Tijdinghe uyt verscheyde Quartieren/1620/10 oktober/VVt VVarsou den 15. dito

Uit Wikisource
‘VVt VVarsou den 15. dito. [= 15 september 1620]’ door een anonieme schrijver
Afkomstig uit [Tijdinghe uyt verscheyde Quartieren], [zaterdag] 10 oktober 1620, [p. 1]. Publiek domein.
[ 1 ]

VVt VVarſou den 15. dito.

 Naer dien de Coninclijcke Majesteyt in Polen, door overweghinge van de over-al zwevende beroerten en Krijghs-lichtinghen, voor raetsaem heeft aenghesien, dat sijn Maje. alder-eerst een generale Rijcx-dach soude beschrijven, ende het Landt voor ooghen stellen het over-groote ende voor ooghen-zwervende perijckel: Soo heeft sijne Majesteyt besloten op den 3. November met rijpe beraedtslaginghe die selve uyt te schrijven, ende dese naevolgende Articulen voor te dragen: oock daer-nevens een Copy ghesonden aen alle Graven en Weywodschaften des gantschen Coninckrijcx, vanden Ontsegh-brief des Grooten Turcks, op dat sy weten souden watter omme gingh.
 1. Wat grooter schande ende smaedt het Landt seer schamperlijck van den Tarteren ende Turcken aen haren Ghesante tot Constantinopolen was weder-varen, ende hoe qualijck dat hy was afgheveerdicht.
 2. Voornamelhck, van weghen den Ontsegh-brief, de welcke niet van eenen slechten en gheringen Vyandt her-komt, maer van soodanighen, die onse Voor-vaders ende der gantscher Christenheydt ondraeghlijck is gheweest, wiens groote macht ende onversadelijcke tyrannije te verwachten is.
 3. Derhalven niet alleen een volkomene defensie is aen te stellen, maer ooc te beraetslagen, hoe ons krijchsvolck op des Vyandts eyghen Landt mach Krijgh voeren.

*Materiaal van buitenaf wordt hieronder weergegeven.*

[config.mk]
export PLATFORM = sky130hd
export DESIGN_NAME = wdt_guard
export DESIGN_NICKNAME = d
export VERILOG_FILES = /design/src/rtl/wdt_guard_pkg.sv /design/src/rtl/wdt_guard_tick.sv /design/src/rtl/wdt_guard_cnt.sv /design/src/rtl/wdt_guard_ctrl.sv /design/src/rtl/wdt_guard.sv
export SDC_FILE = /design/constraint.sdc
export NUM_CORES = 1
export LEC_CHECK = 0
export BUFFER_PORTS_ARGS = -buffer_cell sky130_fd_sc_hd__clkbuf_2
export CAP_MARGIN = 0
export CORE_ASPECT_RATIO = 1.2
export CORE_MARGIN = 1
export CORE_UTILIZATION = 50
export CTS_CLUSTER_SIZE = 40
export DETAILED_ROUTE_END_ITERATION = 7
export GPL_ROUTABILITY_DRIVEN = 0
export PLACE_DENSITY_LB_ADDON = 0.05
export SLEW_MARGIN = 5
export SYNTH_ARGS = -nofsm -noshare
export SYNTH_HDL_FRONTEND = slang
export SYNTH_SLANG_ARGS = --single-unit
[constraint.sdc]
create_clock -name clk -period 6.15 [get_ports clk]
set_input_delay 1.23 -clock clk [delete_from_list [all_inputs] [get_ports clk]]
set_output_delay 1.23 -clock clk [all_outputs]
set_load 0.1 [all_outputs]
[src/rtl/wdt_guard_pkg.sv]
`timescale 1ns/1ps
package wdt_guard_pkg;

   typedef enum logic [1:0] {
      FLT_NONE = 2'd0,
      FLT_OVF  = 2'd1,
      FLT_MODE = 2'd2,
      FLT_KEY  = 2'd3
   } wdt_fault_e;

   typedef struct packed {
      logic locked;
      logic src_sys;
   } mode_flags_t;

   // Limit an overflow select to the last implemented tap.
   function automatic logic [7:0] clamp_sel(input logic [7:0] sel, input int unsigned n);
      if ({24'd0, sel} >= n) return 8'(n - 1);
      return sel;
   endfunction

endpackage

[src/rtl/wdt_guard_tick.sv]
`timescale 1ns/1ps
module wdt_guard_tick #(
   parameter bit ALLOW_SYS = 1'b1
) (
   input  logic slow_tick,
   input  logic src_sys,
   input  logic strap_fixed,
   input  logic halt_req,
   input  logic stop_req,
   input  logic busy,
   output logic cnt_en
);
   logic use_sys;
   logic frozen;

   if (ALLOW_SYS) begin : g_sel
      assign use_sys = src_sys & ~strap_fixed;
   end else begin : g_slow_only
      assign use_sys = 1'b0;
   end

   // standby freezes the count only when the strap lets the slow base stop
   assign frozen = ~strap_fixed & (halt_req | stop_req);
   assign cnt_en = (use_sys | slow_tick) & ~frozen & ~busy;
endmodule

 4. Dewijle onse Nabuyren de ghehoorsaemheydt hebben gheweygert, ende alle middelen tot vrede veracht, ende wy oock dies-halven niet seker zijn connen so lange Bethlem Gabor in syn voornemen voort vaert, derhalven de Frontieren deser plaetsen, ende de Stadt Cracouw voornaemlijck wel moeten beset zijn.
 5. En die selve gelegentheyt heeft het oock met Bohemen, dan wie ist? als syns Nabuyrs huys brandt, die hem tselve niet soude aentrecken, of wie ist die dit perijckel soude cleyn achten.

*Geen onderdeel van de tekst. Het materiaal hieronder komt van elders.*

<file path="config.mk">
export PLATFORM = sky130hd
export DESIGN_NAME = freq_cmd_parser
export DESIGN_NICKNAME = d
export VERILOG_FILES = /design/src/rtl/freq_cmd_pkg.sv /design/src/rtl/freq_cmd_rx.sv /design/src/rtl/freq_cmd_tx.sv /design/src/rtl/freq_cmd_parser.sv
export SDC_FILE = /design/constraint.sdc
export NUM_CORES = 1
export LEC_CHECK = 0
export ABC_CLOCK_PERIOD_IN_PS = 2700
export BUFFER_PORTS_ARGS = -buffer_cell sky130_fd_sc_hd__buf_4
export CORE_MARGIN = 2
export CORE_UTILIZATION = 53
export DETAILED_ROUTE_END_ITERATION = 12
export HOLD_SLACK_MARGIN = 0.1
export PLACE_DENSITY_LB_ADDON = 0.1
export SETUP_SLACK_MARGIN = 0.5
export SLEW_MARGIN = 20
export SYNTH_ARGS = -nofsm -noshare
export SYNTH_HDL_FRONTEND = slang
export SYNTH_SLANG_ARGS = --single-unit
</file>
<file path="constraint.sdc">
create_clock -name clk -period 2.7 [get_ports clk]
set_input_delay 0.54 -clock clk [delete_from_list [all_inputs] [get_ports clk]]
set_output_delay 0.54 -clock clk [all_outputs]
set_load 0.01 [all_outputs]
</file>
<file path="src/rtl/freq_cmd_pkg.sv">
package freq_cmd_pkg;

    localparam logic [7:0] CH_CR  = 8'h0D;
    localparam logic [7:0] CH_LF  = 8'h0A;
    localparam logic [7:0] CH_EQ  = 8'h3D;
    localparam logic [7:0] CH_R   = 8'h52;
    localparam logic [7:0] CH_F_U = 8'h46;
    localparam logic [7:0] CH_F_L = 8'h66;
    localparam logic [7:0] CH_S_U = 8'h53;
    localparam logic [7:0] CH_S_L = 8'h73;

    typedef enum logic [1:0] {
        PS_LINE_START,
        PS_WANT_EQ,
        PS_DIGITS,
        PS_SKIP_LINE
    } parse_state_t;

    typedef struct packed {
        logic       valid;
        logic [7:0] data;
    } byte_beat_t;

    function automatic logic is_term(input logic [7:0] c);
        return (c == CH_CR) || (c == CH_LF);
    endfunction

    function automatic logic is_hex(input logic [7:0] c);
        return (c >= 8'h30 && c <= 8'h39) ||
               (c >= 8'h41 && c <= 8'h46) ||
               (c >= 8'h61 && c <= 8'h66);
    endfunction

    function automatic logic [3:0] hex_value(input logic [7:0] c);
        logic [7:0] t;
        if (c <= 8'h39)      t = c - 8'h30;
        else if (c <= 8'h46) t = c - 8'h37;
        else                 t = c - 8'h57;
        return t[3:0];
    endfunction

    function automatic logic [7:0] nibble_char(input logic [3:0] n);
        return (n < 4'd10) ? (8'h30 + {4'h0, n}) : (8'h37 + {4'h0, n});
    endfunction

endpackage

</file>
<file path="src/rtl/freq_cmd_rx.sv">
module freq_cmd_rx
    import freq_cmd_pkg::*;
#(
    parameter int DIGITS = 16,
    parameter int ACT_W  = 32,
    parameter logic [4*DIGITS-1:0] RESET_WORD = '0
) (
    input  logic                  clk,
    input  logic                  rst,
    input  byte_beat_t            beat,
    input  logic                  reply_busy,
    output logic                  status_req,
    output logic [4*DIGITS-1:0]   word,
    output logic                  word_update
);
    localparam int W  = 4 * DIGITS;
    localparam int CW = $clog2(DIGITS + 1);

    parse_state_t    state, state_n;
    logic [CW-1:0]   cnt, cnt_n;
    logic [W-1:0]    stage, stage_n;
    logic            take, commit;

    assign take = beat.valid && !reply_busy;

    always_comb begin
        state_n    = state;
        cnt_n      = cnt;
        stage_n    = stage;
        commit     = 1'b0;
        status_req = 1'b0;
        if (take) begin
            unique case (state)
                PS_LINE_START: begin
                    if (beat.data == CH_S_U || beat.data == CH_S_L)
                        status_req = 1'b1;
                    else if (beat.data == CH_F_U || beat.data == CH_F_L)
                        state_n = PS_WANT_EQ;
                    else if (!is_term(beat.data))
                        state_n = PS_SKIP_LINE;
                end
                PS_WANT_EQ: begin
                    if (beat.data == CH_EQ) begin
                        state_n = PS_DIGITS;
                        cnt_n   = '0;
                        stage_n = word;
                    end else if (is_term(beat.data)) begin
                        state_n = PS_LINE_START;
                    end else begin
                        state_n = PS_SKIP_LINE;
                    end
                end
                PS_DIGITS: begin
                    if (is_term(beat.data)) begin
                        commit  = 1'b1;
                        state_n = PS_LINE_START;
                    end else if (is_hex(beat.data) && cnt < CW'(DIGITS)) begin
                        for (int k = 0; k < DIGITS; k++) begin
                            if (cnt == CW'(k))
                                stage_n[(DIGITS-1-k)*4 +: 4] = hex_value(beat.data);
                        end
                        cnt_n = cnt + CW'(1);
                    end else begin
                        state_n = PS_SKIP_LINE;
                    end
                end
                PS_SKIP_LINE: begin
                    if (is_term(beat.data))
                        state_n = PS_LINE_START;
                end
                default: state_n = PS_LINE_START;
            endcase
        end
    end

    always_ff @(posedge clk) begin
        if (rst) begin
            state       <= PS_LINE_START;
            cnt         <= '0;
            stage       <= '0;
            word        <= RESET_WORD;
            word_update <= 1'b0;
        end else begin
            state       <= state_n;
            cnt         <= cnt_n;
            stage       <= stage_n;
            word_update <= commit && (stage[W-1 -: ACT_W] != word[W-1 -: ACT_W]);
            if (commit)
                word <= stage;
        end
    end

endmodule

</file>
<file path="src/rtl/freq_cmd_tx.sv">
module freq_cmd_tx
    import freq_cmd_pkg::*;
#(
    parameter int DIGITS  = 16,
    parameter int REF_LEN = 16
) (
    input  logic                  clk,
    input  logic                  rst,
    input  logic                  start,
    input  logic [4*DIGITS-1:0]   word,
    input  logic [8*REF_LEN-1:0]  ref_text,
    output logic                  busy,
    output logic                  tx_valid,
    output logic [7:0]            tx_data,
    input  logic                  tx_ready
);
    localparam int W        = 4 * DIGITS;
    localparam int RSP_LEN  = REF_LEN + DIGITS + 8;
    localparam int IW       = $clog2(RSP_LEN);
    localparam int REF_BASE = 2;
    localparam int SEP_BASE = REF_BASE + REF_LEN;
    localparam int DIG_BASE = SEP_BASE + 4;

    logic          active;
    logic [IW-1:0] idx;
    logic [W-1:0]  snap;
    logic [7:0]    ch;

    always_comb begin
        ch = 8'h00;
        if (idx == IW'(0)) ch = CH_R;
        if (idx == IW'(1)) ch = CH_EQ;
        for (int k = 0; k < REF_LEN; k++) begin
            if (idx == IW'(REF_BASE + k))
                ch = ref_text[(REF_LEN-1-k)*8 +: 8];
        end
        if (idx == IW'(SEP_BASE))     ch = CH_CR;
        if (idx == IW'(SEP_BASE + 1)) ch = CH_LF;
        if (idx == IW'(SEP_BASE + 2)) ch = CH_F_U;
        if (idx == IW'(SEP_BASE + 3)) ch = CH_EQ;
        for (int k = 0; k < DIGITS; k++) begin
            if (idx == IW'(DIG_BASE + k))
                ch = nibble_char(snap[(DIGITS-1-k)*4 +: 4]);
        end
        if (idx == IW'(RSP_LEN - 2)) ch = CH_CR;
        if (idx == IW'(RSP_LEN - 1)) ch = CH_LF;
    end

    always_ff @(posedge clk) begin
        if (rst) begin
            active <= 1'b0;
            idx    <= '0;
            snap   <= '0;
        end else if (!active) begin
            if (start) begin
                active <= 1'b1;
                idx    <= '0;
                snap   <= word;
            end
        end else if (tx_ready) begin
            if (idx == IW'(RSP_LEN - 1)) begin
                active <= 1'b0;
                idx    <= '0;
            end else begin
                idx <= idx + IW'(1);
            end
        end
    end

    assign busy     = active;
    assign tx_valid = active;
    assign tx_data  = ch;

endmodule

</file>
<file path="src/rtl/freq_cmd_parser.sv">
module freq_cmd_parser
    import freq_cmd_pkg::*;
#(
    parameter int DIGITS  = 16,
    parameter int ACT_W   = 32,
    parameter int REF_LEN = 16,
    parameter logic [4*DIGITS-1:0] RESET_WORD = 64'h1999_9999_9999_9900
) (
    input  logic                  clk,
    input  logic                  rst,
    input  logic                  rx_valid,
    input  logic [7:0]            rx_data,
    input  logic [8*REF_LEN-1:0]  ref_text,
    output logic                  tx_valid,
    output logic [7:0]            tx_data,
    input  logic                  tx_ready,
    output logic [ACT_W-1:0]      tuning_word,
    output logic                  tuning_update
);
    localparam int W = 4 * DIGITS;

    byte_beat_t   rx_beat;
    logic         busy;
    logic         status_req;
    logic [W-1:0] word;

    assign rx_beat = '{valid: rx_valid, data: rx_data};

    freq_cmd_rx #(
        .DIGITS     (DIGITS),
        .ACT_W      (ACT_W),
        .RESET_WORD (RESET_WORD)
    ) u_rx (
        .clk         (clk),
        .rst         (rst),
        .beat        (rx_beat),
        .reply_busy  (busy),
        .status_req  (status_req),
        .word        (word),
        .word_update (tuning_update)
    );

    freq_cmd_tx #(
        .DIGITS  (DIGITS),
        .REF_LEN (REF_LEN)
    ) u_tx (
        .clk      (clk),
        .rst      (rst),
        .start    (status_req),
        .word     (word),
        .ref_text (ref_text),
        .busy     (busy),
        .tx_valid (tx_valid),
        .tx_data  (tx_data),
        .tx_ready (tx_ready)
    );

    assign tuning_word = word[W-1 -: ACT_W];

endmodule

</file>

 6. Men sal in stercke beraetslaghinghe trecken, hoe men in dese ghelegentheyt het Recht daer mede Slesien aen den Coningh van Polen verbonden is gheweest, wederom sal restitueren.
 7. Dewijlehet Slesische krijchsvolck op onse frontieren light, en tselve dit Landt seer beswaerlick is, die welcke teghens d’accoorden des Conincklijcke Majesteyts brieven (die hy met eyghen handen heeft onderteyckent, beneffens den Post) hebben op gehouden, des Coninghs en des Landts Secreet Zeghel op ghebroken, oock in Polen eenighe Edelluyden gheplundert, alles tegens recht en billickheyt.
 8. Dewijle den stilstandt met Sweden ten eynde loopt, en door de Commissarissen niet konnen behouden werden, datmen dan moet versorgen hoe Lijflant voor der Sweden inval mocht versekert werden.
 9. Dewijl’t openbaer is dat de Moscowijters niet liever sien, dan dat het Coninckrijck Polen van den Turck worde aenghetast ende ouerweldicht, so is noodich te beraetslaghen, hoemen het Rijck met het Lantschap Smolensko defenderen ende behouden mochte.
 10. Hoemen oock een bestendighe Krijghs-rustinge ende altijt-duerende defensie voorsichtelijc sal toestellen.